AUTHOR=Lezhnina Olga TITLE=Depression, anxiety, and burnout in academia: topic modeling of PubMed abstracts JOURNAL=Frontiers in Research Metrics and Analytics VOLUME=8 YEAR=2023 URL=https://www.frontiersin.org/journals/research-metrics-and-analytics/articles/10.3389/frma.2023.1271385 DOI=10.3389/frma.2023.1271385 ISSN=2504-0537 ABSTRACT=

The problem of mental health in academia is increasingly discussed in literature, and to extract meaningful insights from the growing amount of scientific publications, text mining approaches are used. In this study, BERTopic, an advanced method of topic modeling, was applied to abstracts of 2,846 PubMed articles on depression, anxiety, and burnout in academia published in years 1975–2023. BERTopic is a modular technique comprising a text embedding method, a dimensionality reduction procedure, a clustering algorithm, and a weighing scheme for topic representation.
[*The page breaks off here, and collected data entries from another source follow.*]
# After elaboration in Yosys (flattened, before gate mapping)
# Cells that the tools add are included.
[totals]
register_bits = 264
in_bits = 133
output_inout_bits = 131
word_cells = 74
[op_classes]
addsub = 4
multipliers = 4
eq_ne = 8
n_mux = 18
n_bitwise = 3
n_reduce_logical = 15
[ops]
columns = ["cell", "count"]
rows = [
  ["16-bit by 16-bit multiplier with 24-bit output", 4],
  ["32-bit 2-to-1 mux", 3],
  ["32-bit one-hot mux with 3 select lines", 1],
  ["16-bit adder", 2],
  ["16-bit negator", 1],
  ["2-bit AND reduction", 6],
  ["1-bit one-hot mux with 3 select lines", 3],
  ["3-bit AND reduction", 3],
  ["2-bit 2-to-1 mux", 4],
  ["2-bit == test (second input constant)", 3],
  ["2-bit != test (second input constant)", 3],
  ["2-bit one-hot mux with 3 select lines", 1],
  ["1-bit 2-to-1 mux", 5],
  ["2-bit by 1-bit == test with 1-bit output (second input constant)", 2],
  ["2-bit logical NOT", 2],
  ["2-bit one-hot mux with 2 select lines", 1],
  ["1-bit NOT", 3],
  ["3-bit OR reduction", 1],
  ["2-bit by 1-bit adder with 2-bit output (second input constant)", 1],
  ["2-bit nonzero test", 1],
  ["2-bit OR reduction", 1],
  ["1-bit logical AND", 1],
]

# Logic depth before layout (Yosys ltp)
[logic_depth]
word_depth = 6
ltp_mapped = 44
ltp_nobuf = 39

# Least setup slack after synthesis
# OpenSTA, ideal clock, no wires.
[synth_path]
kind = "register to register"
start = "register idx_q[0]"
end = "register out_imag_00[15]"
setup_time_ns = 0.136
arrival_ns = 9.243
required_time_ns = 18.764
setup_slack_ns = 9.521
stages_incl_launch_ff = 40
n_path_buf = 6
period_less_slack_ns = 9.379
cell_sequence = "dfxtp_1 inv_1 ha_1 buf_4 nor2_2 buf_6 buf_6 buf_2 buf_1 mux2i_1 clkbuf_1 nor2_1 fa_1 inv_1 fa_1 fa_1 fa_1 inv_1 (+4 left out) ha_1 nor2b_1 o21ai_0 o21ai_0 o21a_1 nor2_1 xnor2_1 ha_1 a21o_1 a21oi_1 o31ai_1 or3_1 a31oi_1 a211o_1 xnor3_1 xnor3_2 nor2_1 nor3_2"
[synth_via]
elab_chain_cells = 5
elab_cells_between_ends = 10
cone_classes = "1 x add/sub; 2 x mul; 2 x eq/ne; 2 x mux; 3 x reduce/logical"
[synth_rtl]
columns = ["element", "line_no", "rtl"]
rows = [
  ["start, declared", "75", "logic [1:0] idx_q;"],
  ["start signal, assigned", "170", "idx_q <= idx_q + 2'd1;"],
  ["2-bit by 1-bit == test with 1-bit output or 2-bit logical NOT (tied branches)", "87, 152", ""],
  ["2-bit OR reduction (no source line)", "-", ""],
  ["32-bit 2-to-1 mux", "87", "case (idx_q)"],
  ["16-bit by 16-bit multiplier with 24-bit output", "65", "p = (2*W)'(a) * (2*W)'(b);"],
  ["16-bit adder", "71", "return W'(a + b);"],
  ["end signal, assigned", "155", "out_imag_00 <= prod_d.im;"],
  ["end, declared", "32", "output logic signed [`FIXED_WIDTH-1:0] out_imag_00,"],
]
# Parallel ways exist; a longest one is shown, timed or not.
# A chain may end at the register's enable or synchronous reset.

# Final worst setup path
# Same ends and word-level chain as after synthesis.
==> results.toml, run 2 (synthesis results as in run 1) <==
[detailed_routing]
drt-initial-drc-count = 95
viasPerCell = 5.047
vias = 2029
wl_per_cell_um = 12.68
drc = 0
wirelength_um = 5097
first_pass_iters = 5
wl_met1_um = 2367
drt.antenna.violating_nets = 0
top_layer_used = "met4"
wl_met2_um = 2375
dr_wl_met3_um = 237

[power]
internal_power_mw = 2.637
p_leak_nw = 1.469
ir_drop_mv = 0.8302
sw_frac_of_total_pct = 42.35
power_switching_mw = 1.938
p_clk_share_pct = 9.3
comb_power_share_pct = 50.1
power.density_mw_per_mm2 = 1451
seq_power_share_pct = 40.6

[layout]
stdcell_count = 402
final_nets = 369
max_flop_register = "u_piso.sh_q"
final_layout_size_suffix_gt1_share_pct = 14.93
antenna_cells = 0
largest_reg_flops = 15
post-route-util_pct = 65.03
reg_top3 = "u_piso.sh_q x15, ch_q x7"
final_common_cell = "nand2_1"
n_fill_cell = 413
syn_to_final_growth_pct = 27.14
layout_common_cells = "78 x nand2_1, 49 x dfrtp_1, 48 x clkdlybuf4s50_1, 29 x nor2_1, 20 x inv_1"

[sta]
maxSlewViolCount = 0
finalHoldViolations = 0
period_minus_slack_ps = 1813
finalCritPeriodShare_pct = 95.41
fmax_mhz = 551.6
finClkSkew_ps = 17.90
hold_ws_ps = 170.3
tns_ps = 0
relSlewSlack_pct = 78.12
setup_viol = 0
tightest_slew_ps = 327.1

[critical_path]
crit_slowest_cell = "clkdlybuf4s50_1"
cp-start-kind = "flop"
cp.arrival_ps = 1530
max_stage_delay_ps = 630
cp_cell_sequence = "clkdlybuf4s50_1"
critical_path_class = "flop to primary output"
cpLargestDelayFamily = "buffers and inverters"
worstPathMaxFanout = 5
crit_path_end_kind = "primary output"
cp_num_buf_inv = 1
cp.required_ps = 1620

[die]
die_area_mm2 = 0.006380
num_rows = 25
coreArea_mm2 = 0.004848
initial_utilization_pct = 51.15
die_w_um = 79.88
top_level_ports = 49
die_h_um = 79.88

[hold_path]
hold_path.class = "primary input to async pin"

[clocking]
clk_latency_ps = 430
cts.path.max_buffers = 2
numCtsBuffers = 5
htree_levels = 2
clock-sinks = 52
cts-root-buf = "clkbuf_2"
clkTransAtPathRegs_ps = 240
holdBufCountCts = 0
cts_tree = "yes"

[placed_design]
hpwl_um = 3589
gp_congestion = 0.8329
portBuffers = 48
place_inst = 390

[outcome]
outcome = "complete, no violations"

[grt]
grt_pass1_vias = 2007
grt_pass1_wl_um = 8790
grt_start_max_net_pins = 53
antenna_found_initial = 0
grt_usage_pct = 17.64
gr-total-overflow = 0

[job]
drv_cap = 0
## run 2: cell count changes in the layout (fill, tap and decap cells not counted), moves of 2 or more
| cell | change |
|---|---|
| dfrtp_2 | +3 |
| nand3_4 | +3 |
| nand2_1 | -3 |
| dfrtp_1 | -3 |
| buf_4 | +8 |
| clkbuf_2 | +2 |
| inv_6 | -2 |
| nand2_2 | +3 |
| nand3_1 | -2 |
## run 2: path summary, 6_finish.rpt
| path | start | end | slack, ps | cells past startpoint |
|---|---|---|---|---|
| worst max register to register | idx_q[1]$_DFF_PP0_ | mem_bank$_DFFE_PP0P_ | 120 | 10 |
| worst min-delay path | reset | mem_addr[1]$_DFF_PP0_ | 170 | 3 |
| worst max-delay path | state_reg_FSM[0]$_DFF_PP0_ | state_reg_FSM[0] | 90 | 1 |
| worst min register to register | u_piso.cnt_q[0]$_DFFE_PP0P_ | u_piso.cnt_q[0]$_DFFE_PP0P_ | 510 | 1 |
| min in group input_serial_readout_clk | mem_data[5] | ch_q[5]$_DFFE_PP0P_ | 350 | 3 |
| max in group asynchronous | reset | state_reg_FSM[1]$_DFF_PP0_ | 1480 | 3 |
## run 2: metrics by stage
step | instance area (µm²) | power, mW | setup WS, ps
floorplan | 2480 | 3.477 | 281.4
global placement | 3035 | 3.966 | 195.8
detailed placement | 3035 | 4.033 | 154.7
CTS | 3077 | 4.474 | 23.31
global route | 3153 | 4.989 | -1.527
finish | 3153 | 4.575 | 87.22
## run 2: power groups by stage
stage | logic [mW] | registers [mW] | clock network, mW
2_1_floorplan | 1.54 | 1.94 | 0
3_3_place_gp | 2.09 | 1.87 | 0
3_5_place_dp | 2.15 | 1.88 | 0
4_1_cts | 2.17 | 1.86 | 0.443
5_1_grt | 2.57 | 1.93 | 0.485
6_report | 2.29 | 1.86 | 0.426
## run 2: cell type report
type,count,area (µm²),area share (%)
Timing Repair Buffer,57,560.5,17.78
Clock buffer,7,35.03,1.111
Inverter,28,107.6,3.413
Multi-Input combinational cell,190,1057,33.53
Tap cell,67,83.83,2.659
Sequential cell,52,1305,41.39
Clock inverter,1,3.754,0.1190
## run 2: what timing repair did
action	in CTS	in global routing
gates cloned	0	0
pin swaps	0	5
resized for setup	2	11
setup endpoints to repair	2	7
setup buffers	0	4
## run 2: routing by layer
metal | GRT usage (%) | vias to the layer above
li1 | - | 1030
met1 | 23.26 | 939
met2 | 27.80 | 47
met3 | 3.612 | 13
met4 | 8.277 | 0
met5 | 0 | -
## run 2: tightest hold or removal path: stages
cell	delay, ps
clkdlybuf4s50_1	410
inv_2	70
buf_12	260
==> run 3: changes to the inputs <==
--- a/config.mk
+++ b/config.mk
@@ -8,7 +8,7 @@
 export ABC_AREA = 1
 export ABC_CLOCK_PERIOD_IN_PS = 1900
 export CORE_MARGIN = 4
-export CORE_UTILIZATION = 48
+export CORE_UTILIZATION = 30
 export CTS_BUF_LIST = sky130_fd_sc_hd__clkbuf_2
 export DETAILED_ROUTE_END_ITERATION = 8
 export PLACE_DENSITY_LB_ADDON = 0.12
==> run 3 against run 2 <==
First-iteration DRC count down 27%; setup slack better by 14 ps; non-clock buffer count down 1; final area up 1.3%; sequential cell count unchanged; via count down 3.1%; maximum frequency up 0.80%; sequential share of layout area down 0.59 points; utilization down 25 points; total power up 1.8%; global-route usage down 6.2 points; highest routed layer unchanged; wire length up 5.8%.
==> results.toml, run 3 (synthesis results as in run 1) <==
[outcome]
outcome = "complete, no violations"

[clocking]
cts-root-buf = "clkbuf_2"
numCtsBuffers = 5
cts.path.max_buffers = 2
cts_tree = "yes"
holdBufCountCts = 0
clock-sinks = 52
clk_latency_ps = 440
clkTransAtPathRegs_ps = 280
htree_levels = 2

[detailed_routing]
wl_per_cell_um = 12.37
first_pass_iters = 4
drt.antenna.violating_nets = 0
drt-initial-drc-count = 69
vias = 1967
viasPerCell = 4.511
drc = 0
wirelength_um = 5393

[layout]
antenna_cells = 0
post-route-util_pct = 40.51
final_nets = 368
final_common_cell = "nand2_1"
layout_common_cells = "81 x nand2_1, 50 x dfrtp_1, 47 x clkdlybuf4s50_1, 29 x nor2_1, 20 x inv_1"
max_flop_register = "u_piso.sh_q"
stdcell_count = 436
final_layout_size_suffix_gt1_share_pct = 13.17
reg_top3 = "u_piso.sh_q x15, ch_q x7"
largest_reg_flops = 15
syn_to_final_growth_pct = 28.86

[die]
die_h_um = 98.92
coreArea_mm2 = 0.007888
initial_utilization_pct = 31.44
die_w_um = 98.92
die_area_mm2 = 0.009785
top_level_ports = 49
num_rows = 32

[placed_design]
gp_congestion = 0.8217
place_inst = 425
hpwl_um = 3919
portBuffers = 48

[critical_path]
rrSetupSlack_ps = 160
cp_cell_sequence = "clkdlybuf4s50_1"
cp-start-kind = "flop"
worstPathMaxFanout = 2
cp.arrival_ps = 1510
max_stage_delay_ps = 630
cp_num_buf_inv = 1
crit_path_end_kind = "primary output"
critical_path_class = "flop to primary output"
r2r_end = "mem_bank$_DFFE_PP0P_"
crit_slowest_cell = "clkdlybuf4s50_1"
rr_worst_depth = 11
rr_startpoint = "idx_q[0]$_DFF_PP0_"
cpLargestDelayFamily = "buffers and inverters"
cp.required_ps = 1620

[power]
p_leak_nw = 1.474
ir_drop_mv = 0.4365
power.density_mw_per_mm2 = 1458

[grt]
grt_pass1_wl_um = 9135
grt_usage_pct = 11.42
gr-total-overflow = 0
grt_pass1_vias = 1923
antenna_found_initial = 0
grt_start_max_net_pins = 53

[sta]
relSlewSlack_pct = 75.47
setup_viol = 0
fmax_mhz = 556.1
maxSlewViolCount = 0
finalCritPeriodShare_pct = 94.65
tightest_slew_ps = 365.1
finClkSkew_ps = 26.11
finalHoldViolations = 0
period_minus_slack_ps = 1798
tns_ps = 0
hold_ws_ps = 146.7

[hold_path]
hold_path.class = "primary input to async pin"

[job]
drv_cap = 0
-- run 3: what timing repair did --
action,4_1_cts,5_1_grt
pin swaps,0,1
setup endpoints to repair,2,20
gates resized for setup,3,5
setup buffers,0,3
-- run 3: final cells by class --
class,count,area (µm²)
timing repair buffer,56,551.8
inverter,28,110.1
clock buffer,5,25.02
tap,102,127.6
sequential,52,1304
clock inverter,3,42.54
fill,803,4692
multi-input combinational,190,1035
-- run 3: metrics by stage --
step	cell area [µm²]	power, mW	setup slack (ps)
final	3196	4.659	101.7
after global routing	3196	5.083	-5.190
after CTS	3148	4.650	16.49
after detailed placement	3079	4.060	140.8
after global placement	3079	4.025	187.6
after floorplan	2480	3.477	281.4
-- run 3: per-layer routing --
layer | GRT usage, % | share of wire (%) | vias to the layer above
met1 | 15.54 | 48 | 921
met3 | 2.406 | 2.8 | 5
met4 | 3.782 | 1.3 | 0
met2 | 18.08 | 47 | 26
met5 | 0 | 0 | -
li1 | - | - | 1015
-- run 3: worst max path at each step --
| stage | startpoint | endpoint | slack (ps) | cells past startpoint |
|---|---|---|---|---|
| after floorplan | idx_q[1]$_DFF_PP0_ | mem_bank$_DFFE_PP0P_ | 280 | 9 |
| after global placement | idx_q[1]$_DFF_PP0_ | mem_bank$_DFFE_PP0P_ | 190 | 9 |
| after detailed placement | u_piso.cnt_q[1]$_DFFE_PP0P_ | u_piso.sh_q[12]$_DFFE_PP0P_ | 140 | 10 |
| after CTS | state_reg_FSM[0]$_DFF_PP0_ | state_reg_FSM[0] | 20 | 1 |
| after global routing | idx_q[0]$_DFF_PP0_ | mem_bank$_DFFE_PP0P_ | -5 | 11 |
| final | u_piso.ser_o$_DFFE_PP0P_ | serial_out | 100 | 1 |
A model was selected based on the proportion of outliers, the topic interpretability considerations, topic coherence and topic diversity metrics, and the inevitable subjectivity of the criteria was discussed. The selected model with 27 topics was explored and visualized. The topics evolved differently with time: research papers on students' pandemic-related anxiety and medical residents' burnout peaked in recent years, while publications on psychometric research or internet-related problems are yet to be presented more amply. The study demonstrates the use of BERTopic for analyzing literature on mental health in academia and sheds light on areas in the field to be addressed by further research.